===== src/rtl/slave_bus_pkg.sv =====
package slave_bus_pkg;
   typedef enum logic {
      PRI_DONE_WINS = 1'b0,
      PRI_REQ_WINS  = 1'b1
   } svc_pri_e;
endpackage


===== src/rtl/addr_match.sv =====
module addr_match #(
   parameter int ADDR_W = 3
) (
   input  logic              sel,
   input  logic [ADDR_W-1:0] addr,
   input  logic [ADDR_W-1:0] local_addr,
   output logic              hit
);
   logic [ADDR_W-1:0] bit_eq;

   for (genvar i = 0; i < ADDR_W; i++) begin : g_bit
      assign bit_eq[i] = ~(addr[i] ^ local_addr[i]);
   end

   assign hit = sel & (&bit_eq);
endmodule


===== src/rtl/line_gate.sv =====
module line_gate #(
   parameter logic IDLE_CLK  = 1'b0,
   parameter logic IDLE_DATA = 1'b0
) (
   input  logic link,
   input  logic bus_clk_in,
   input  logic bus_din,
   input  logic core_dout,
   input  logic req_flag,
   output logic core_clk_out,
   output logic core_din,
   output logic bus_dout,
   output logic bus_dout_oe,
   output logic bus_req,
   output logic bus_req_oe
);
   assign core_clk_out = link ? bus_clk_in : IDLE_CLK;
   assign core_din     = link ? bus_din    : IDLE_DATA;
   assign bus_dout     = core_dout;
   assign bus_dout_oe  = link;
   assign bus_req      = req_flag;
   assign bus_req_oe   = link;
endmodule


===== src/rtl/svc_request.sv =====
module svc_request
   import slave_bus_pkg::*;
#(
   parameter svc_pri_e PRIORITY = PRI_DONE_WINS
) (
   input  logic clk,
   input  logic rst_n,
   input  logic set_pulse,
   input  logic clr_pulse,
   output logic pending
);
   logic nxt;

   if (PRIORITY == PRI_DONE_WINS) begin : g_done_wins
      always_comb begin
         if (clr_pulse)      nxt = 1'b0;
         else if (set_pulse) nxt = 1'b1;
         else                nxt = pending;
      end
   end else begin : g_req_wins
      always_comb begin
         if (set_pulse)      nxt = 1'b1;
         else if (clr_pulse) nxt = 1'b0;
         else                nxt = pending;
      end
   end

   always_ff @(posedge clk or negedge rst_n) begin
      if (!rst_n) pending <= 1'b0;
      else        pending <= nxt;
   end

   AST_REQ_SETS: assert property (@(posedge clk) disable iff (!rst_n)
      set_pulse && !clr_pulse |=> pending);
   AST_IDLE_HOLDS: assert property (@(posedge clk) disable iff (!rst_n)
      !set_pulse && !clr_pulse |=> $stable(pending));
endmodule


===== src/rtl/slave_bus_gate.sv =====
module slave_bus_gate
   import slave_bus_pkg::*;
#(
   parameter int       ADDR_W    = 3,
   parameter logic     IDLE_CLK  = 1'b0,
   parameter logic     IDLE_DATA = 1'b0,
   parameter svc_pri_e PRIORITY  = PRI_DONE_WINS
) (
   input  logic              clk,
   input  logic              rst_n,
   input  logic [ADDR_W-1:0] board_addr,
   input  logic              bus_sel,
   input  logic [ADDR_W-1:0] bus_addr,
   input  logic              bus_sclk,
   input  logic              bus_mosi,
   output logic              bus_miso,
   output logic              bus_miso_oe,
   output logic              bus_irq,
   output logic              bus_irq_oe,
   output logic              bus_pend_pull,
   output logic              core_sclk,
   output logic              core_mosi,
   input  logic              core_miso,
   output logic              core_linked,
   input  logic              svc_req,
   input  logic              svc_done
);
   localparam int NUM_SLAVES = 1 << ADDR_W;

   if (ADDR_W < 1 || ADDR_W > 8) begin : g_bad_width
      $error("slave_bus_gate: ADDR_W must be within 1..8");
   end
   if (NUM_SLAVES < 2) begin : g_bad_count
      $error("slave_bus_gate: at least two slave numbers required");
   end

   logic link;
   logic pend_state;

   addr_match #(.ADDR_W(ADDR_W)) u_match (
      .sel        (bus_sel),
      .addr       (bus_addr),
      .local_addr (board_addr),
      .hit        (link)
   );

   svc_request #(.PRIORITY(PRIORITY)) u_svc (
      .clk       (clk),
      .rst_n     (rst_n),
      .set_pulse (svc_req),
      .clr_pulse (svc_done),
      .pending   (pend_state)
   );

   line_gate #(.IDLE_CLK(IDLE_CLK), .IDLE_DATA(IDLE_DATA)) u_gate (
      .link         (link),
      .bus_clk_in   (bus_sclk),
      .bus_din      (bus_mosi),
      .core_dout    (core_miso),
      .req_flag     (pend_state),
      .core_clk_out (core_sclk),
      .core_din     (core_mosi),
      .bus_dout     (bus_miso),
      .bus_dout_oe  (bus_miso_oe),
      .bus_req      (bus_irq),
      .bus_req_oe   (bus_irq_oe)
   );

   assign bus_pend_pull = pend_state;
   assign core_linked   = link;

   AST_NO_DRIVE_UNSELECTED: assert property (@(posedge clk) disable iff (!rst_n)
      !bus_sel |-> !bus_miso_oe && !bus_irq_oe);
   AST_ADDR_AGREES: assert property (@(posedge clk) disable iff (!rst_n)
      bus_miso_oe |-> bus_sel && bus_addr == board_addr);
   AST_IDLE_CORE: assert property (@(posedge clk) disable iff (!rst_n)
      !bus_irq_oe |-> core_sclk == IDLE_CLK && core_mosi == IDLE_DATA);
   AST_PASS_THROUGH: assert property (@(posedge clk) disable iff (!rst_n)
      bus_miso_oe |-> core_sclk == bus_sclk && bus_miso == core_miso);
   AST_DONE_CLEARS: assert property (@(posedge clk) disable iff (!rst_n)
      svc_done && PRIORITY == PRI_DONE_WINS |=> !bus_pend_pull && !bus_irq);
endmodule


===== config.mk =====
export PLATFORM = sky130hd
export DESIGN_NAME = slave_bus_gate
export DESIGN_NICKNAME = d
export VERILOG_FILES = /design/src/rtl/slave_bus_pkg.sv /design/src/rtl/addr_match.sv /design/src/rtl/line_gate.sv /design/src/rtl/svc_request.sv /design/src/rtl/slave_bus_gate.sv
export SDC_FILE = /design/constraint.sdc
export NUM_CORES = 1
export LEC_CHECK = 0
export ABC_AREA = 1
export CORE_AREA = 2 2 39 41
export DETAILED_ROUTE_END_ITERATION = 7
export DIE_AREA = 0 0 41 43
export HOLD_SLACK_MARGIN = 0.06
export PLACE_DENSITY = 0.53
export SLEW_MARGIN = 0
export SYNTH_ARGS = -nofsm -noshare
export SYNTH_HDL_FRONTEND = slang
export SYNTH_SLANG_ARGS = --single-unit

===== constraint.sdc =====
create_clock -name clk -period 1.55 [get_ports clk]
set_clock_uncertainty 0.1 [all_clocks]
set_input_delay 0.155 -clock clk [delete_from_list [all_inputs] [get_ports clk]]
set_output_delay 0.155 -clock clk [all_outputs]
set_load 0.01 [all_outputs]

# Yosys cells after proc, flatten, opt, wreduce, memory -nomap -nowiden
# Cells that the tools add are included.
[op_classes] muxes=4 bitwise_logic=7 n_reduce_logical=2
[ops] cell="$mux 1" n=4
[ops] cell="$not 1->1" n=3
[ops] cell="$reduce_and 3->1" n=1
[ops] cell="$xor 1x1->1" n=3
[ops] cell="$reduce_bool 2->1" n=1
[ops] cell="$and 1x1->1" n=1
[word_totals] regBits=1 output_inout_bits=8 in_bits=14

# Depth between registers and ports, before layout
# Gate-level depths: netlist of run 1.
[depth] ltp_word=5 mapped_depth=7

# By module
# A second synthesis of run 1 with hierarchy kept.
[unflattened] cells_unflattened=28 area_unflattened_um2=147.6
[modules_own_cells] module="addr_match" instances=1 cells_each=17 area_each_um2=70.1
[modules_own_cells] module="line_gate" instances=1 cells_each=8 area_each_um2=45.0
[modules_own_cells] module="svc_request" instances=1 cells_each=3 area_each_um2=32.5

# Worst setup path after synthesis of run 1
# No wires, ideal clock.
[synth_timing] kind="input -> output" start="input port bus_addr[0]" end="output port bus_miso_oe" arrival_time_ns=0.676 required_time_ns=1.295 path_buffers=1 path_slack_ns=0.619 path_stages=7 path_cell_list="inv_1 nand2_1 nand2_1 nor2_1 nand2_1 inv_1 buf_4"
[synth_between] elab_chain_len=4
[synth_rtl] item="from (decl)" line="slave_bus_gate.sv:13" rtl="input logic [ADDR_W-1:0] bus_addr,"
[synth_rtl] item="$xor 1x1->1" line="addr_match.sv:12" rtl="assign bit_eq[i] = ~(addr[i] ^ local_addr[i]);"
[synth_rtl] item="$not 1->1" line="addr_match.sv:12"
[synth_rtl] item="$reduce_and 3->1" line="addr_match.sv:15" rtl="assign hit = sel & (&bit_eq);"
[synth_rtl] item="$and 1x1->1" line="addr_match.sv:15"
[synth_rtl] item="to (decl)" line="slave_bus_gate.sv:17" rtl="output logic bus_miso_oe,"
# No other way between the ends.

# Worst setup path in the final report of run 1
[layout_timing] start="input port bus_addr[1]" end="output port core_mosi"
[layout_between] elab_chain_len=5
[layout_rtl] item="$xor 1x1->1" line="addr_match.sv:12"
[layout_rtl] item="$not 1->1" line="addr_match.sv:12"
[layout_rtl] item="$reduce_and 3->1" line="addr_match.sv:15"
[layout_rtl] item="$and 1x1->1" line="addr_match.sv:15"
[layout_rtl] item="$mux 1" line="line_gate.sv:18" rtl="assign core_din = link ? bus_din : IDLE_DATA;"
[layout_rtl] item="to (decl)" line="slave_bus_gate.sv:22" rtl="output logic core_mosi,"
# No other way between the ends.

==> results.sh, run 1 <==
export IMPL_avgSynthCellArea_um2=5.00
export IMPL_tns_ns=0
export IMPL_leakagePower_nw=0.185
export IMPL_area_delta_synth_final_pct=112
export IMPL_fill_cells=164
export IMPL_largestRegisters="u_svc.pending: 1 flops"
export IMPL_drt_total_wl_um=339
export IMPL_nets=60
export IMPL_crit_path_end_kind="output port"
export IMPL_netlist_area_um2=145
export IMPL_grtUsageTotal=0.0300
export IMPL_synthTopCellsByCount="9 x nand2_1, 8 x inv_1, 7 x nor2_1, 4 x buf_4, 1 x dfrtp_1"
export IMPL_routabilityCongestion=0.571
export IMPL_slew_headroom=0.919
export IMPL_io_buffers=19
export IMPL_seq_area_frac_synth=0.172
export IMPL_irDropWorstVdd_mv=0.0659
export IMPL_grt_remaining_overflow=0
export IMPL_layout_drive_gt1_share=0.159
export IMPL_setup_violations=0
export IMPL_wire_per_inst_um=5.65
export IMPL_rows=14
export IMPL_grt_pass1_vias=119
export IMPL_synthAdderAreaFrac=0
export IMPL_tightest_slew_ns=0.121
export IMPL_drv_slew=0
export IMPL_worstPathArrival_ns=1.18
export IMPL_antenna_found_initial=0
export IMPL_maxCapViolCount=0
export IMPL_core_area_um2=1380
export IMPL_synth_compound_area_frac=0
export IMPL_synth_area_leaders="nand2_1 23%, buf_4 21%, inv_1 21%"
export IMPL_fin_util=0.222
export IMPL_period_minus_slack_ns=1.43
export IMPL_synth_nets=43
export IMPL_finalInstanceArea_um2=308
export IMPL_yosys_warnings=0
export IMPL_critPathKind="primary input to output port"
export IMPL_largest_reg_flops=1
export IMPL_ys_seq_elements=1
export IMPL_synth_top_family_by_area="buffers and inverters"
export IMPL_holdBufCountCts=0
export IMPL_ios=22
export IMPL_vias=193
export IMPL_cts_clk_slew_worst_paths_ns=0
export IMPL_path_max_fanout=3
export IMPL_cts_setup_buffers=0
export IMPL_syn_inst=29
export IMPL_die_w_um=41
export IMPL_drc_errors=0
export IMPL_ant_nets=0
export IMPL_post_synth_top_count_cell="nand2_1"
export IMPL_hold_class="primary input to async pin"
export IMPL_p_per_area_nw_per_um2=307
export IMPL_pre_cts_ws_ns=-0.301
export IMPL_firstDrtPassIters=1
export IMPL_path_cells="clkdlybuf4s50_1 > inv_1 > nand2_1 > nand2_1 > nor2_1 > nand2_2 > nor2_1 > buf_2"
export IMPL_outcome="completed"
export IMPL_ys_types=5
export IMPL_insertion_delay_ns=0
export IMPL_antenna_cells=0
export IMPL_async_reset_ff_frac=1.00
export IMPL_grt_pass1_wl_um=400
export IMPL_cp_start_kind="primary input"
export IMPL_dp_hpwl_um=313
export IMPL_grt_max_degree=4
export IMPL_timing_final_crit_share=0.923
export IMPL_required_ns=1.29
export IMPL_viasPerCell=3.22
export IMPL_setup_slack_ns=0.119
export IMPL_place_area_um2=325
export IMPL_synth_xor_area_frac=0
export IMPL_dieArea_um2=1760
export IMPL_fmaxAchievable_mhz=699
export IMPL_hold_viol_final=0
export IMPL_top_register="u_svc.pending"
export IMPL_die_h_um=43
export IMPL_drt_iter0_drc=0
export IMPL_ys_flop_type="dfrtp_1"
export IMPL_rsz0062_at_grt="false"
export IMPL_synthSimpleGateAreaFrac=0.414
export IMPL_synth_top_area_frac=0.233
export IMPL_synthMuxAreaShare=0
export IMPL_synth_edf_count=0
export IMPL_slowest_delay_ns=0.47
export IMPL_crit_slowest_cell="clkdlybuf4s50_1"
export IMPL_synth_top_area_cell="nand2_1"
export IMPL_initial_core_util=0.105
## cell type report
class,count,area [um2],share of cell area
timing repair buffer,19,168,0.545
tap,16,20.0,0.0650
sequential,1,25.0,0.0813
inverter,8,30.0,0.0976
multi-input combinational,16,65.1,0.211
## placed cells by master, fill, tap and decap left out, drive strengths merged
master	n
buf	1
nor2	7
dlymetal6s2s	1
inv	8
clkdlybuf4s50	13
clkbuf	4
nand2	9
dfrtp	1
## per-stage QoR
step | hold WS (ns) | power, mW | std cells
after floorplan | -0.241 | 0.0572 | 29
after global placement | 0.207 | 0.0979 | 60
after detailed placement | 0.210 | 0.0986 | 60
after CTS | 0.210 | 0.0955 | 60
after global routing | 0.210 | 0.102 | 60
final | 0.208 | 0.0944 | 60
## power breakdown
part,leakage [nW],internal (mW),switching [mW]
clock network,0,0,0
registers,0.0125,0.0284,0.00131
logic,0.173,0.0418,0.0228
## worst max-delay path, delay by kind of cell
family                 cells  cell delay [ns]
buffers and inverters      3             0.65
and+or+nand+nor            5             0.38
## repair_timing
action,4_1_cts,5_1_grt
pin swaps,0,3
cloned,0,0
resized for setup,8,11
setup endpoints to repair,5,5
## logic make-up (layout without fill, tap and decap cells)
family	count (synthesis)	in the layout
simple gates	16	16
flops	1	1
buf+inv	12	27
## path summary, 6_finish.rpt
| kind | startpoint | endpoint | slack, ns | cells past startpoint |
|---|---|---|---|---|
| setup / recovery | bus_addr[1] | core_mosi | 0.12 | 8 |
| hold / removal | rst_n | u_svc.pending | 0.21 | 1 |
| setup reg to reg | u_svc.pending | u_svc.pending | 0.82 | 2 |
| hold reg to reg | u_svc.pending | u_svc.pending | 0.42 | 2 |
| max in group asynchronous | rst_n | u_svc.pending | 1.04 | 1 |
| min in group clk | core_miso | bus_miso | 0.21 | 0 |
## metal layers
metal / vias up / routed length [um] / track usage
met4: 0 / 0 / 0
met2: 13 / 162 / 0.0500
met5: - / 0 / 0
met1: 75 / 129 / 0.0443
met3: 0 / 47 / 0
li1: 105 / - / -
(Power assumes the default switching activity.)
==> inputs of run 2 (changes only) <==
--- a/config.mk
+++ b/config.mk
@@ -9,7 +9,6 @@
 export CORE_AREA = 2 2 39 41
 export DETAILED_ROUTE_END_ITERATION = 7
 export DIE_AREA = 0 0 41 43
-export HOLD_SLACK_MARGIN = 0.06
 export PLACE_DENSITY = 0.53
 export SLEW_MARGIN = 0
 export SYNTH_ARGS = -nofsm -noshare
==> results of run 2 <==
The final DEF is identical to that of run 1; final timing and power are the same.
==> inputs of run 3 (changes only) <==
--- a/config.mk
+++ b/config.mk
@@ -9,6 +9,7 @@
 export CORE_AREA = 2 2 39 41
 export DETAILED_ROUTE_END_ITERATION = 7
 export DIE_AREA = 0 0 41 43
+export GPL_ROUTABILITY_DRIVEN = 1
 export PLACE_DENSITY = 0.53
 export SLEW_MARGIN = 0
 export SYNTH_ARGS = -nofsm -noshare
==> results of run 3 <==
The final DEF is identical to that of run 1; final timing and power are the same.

PROBLEM TO WORK ON: Every line above from the line with "export IMPL_place_area_um2=325" to the line with "## cell type report", inclusive, must be returned exactly; no other line belongs in the reply.

WRITTEN RESPONSE:
export IMPL_place_area_um2=325
export IMPL_synth_xor_area_frac=0
export IMPL_dieArea_um2=1760
export IMPL_fmaxAchievable_mhz=699
export IMPL_hold_viol_final=0
export IMPL_top_register="u_svc.pending"
export IMPL_die_h_um=43
export IMPL_drt_iter0_drc=0
export IMPL_ys_flop_type="dfrtp_1"
export IMPL_rsz0062_at_grt="false"
export IMPL_synthSimpleGateAreaFrac=0.414
export IMPL_synth_top_area_frac=0.233
export IMPL_synthMuxAreaShare=0
export IMPL_synth_edf_count=0
export IMPL_slowest_delay_ns=0.47
export IMPL_crit_slowest_cell="clkdlybuf4s50_1"
export IMPL_synth_top_area_cell="nand2_1"
export IMPL_initial_core_util=0.105
## cell type report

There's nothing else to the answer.